(Task instructions): Identify, in the records below, every line where the string "instances" appears, and copy each such line.

#### Information

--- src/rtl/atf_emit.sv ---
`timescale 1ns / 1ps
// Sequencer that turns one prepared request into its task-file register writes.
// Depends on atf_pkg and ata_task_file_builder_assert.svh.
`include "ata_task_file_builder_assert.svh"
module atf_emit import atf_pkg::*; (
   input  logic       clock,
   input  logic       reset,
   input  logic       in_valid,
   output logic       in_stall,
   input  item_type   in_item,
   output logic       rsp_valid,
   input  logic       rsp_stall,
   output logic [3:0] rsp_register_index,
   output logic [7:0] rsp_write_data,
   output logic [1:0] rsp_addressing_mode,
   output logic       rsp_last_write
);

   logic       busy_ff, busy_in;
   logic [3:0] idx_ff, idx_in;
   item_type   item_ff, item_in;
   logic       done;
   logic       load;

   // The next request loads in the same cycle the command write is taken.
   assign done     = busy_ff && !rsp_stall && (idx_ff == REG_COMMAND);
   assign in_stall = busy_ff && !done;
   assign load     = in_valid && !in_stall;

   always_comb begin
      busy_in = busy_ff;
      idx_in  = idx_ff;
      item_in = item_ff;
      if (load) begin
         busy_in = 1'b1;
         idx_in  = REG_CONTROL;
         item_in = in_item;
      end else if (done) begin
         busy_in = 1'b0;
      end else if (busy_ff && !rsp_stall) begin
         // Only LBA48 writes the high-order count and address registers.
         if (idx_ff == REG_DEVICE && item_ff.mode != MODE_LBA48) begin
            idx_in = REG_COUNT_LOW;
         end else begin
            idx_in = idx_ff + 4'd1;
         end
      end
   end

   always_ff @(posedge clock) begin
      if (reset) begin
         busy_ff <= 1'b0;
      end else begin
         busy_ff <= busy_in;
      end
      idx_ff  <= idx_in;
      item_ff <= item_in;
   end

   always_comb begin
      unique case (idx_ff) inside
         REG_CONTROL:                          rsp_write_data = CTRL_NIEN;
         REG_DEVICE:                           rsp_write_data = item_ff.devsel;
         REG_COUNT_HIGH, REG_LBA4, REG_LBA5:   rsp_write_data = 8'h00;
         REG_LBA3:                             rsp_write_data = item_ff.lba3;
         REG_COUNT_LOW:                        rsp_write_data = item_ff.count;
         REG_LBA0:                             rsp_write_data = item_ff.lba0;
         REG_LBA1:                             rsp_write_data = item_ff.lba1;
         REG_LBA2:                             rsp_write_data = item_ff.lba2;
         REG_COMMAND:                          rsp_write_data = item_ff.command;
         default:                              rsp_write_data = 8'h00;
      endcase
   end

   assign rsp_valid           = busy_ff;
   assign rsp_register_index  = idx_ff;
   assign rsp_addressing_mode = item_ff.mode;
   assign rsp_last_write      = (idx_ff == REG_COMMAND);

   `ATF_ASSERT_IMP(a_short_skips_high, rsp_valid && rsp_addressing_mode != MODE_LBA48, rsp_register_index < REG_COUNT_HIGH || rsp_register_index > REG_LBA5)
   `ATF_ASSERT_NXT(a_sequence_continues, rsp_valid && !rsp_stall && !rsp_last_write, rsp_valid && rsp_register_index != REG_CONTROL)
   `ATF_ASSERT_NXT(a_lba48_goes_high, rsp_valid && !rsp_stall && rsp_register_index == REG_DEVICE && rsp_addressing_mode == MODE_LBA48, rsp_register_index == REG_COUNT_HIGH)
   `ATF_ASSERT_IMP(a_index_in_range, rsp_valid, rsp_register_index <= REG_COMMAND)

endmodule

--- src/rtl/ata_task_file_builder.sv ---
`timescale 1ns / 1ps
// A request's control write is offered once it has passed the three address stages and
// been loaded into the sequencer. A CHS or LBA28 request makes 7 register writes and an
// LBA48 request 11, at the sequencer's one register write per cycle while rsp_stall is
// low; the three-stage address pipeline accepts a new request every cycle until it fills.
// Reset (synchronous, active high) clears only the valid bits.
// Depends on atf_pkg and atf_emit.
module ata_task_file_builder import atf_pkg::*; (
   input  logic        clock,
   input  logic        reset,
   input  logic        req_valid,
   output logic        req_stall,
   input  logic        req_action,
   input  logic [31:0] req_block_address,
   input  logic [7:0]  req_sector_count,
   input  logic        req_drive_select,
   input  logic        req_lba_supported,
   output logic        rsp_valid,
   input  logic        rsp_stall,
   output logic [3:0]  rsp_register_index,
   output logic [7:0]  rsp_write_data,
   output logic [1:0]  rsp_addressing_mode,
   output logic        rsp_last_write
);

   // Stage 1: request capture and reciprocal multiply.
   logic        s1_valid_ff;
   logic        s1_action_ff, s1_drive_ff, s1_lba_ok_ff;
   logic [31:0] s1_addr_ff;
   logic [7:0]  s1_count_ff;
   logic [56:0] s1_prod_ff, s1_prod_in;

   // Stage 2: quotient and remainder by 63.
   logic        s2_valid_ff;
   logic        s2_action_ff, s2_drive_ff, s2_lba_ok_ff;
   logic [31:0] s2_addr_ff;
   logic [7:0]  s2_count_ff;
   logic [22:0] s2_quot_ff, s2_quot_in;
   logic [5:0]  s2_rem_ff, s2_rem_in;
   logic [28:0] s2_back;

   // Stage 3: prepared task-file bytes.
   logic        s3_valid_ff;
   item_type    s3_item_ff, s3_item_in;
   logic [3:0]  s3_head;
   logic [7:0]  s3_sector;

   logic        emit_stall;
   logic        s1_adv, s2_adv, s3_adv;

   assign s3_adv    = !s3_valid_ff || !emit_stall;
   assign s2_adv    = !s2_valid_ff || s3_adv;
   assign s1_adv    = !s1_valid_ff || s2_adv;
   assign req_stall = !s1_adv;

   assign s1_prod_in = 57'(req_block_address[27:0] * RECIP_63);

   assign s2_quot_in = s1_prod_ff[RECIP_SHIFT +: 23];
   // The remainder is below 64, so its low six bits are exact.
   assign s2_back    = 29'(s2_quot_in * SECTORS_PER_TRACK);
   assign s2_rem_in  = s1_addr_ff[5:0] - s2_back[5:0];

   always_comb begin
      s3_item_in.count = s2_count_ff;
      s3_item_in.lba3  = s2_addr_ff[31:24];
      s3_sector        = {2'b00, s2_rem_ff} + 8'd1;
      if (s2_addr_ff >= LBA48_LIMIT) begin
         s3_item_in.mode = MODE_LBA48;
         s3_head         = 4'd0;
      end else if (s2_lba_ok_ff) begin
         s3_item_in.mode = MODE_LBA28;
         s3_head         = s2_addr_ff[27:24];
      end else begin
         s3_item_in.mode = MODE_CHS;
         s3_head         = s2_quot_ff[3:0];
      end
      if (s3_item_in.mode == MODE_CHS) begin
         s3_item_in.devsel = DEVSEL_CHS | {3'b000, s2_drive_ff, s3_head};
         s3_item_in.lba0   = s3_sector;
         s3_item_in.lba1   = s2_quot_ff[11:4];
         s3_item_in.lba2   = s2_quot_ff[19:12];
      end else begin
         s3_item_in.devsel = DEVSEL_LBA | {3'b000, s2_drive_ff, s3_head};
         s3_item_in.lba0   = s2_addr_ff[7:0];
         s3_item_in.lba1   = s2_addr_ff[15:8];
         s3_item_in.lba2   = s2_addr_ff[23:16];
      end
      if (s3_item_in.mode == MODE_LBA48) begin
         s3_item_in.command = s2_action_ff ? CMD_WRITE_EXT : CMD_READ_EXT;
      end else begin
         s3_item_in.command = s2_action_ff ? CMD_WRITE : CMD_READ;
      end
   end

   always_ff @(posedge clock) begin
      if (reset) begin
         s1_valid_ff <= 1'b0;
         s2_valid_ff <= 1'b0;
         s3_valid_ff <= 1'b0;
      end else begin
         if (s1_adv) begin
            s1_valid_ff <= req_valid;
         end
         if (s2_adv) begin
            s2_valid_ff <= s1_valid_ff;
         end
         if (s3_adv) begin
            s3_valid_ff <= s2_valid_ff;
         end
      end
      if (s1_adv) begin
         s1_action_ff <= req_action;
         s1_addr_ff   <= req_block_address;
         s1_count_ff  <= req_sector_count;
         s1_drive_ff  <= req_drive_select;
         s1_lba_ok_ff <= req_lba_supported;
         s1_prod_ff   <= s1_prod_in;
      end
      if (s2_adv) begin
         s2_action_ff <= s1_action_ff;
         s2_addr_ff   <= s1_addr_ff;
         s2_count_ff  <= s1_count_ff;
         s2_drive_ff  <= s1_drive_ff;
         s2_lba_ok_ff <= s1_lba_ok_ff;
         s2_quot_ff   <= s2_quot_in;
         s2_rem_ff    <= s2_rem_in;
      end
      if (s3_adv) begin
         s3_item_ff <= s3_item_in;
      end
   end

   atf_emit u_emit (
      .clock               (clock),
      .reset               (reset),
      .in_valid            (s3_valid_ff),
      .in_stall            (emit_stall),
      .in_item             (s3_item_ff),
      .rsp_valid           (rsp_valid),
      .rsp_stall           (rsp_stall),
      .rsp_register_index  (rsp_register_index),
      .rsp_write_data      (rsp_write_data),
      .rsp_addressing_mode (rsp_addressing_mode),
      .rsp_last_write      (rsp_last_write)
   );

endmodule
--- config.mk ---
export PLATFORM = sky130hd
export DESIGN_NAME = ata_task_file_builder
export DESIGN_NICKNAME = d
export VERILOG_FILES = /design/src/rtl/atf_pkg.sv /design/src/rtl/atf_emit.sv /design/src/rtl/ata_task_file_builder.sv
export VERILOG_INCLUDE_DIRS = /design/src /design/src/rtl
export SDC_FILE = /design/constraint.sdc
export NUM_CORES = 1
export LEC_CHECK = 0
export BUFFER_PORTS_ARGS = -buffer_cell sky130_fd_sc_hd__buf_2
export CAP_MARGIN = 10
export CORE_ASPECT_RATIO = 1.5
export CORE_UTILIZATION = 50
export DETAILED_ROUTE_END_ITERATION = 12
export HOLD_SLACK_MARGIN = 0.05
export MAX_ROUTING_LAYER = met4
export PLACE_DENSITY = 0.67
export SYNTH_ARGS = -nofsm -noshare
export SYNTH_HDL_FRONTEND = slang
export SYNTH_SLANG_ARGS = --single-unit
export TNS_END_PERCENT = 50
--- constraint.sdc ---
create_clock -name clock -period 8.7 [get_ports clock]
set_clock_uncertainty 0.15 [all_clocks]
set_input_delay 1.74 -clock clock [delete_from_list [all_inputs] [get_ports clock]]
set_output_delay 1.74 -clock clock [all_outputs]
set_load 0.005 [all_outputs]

########
#### Information

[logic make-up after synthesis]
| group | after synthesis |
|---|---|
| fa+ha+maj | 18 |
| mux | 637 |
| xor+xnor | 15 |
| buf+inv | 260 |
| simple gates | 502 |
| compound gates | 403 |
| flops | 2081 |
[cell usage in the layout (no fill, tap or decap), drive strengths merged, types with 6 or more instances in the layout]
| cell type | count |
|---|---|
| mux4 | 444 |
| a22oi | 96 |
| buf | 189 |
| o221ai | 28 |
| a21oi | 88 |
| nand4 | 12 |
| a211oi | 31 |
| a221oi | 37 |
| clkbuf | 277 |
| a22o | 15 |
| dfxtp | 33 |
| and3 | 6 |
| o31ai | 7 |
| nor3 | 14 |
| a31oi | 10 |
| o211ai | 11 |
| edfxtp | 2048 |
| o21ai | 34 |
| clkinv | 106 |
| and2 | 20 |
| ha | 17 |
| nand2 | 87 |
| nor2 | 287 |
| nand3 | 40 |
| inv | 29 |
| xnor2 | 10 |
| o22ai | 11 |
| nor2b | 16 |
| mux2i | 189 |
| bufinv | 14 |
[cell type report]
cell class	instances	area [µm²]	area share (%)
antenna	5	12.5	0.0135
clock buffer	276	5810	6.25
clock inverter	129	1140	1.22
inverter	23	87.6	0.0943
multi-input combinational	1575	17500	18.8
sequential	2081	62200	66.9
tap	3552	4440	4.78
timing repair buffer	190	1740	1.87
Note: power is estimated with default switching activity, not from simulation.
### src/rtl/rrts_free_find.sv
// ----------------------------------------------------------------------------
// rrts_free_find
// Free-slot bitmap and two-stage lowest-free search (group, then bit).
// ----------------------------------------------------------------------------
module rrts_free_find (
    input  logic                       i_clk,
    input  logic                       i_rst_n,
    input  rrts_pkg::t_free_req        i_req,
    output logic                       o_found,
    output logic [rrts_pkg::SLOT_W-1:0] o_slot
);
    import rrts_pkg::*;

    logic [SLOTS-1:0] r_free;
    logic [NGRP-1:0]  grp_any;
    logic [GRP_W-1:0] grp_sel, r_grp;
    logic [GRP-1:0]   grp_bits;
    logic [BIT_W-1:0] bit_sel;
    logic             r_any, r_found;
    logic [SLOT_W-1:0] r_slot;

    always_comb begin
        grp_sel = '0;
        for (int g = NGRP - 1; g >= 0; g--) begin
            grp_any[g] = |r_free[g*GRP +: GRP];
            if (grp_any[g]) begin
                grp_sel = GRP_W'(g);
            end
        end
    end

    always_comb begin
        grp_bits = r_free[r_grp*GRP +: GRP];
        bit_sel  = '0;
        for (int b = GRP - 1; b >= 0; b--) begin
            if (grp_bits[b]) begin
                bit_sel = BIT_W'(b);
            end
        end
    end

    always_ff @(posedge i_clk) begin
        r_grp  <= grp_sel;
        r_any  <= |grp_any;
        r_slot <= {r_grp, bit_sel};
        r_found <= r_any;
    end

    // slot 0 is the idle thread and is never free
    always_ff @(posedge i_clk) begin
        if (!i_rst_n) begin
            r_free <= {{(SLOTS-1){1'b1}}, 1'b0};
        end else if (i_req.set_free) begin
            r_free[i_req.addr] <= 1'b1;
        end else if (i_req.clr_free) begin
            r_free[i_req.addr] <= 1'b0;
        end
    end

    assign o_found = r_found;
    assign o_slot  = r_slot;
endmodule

########

(Response area):
[cell usage in the layout (no fill, tap or decap), drive strengths merged, types with 6 or more instances in the layout]
cell class	instances	area [µm²]	area share (%)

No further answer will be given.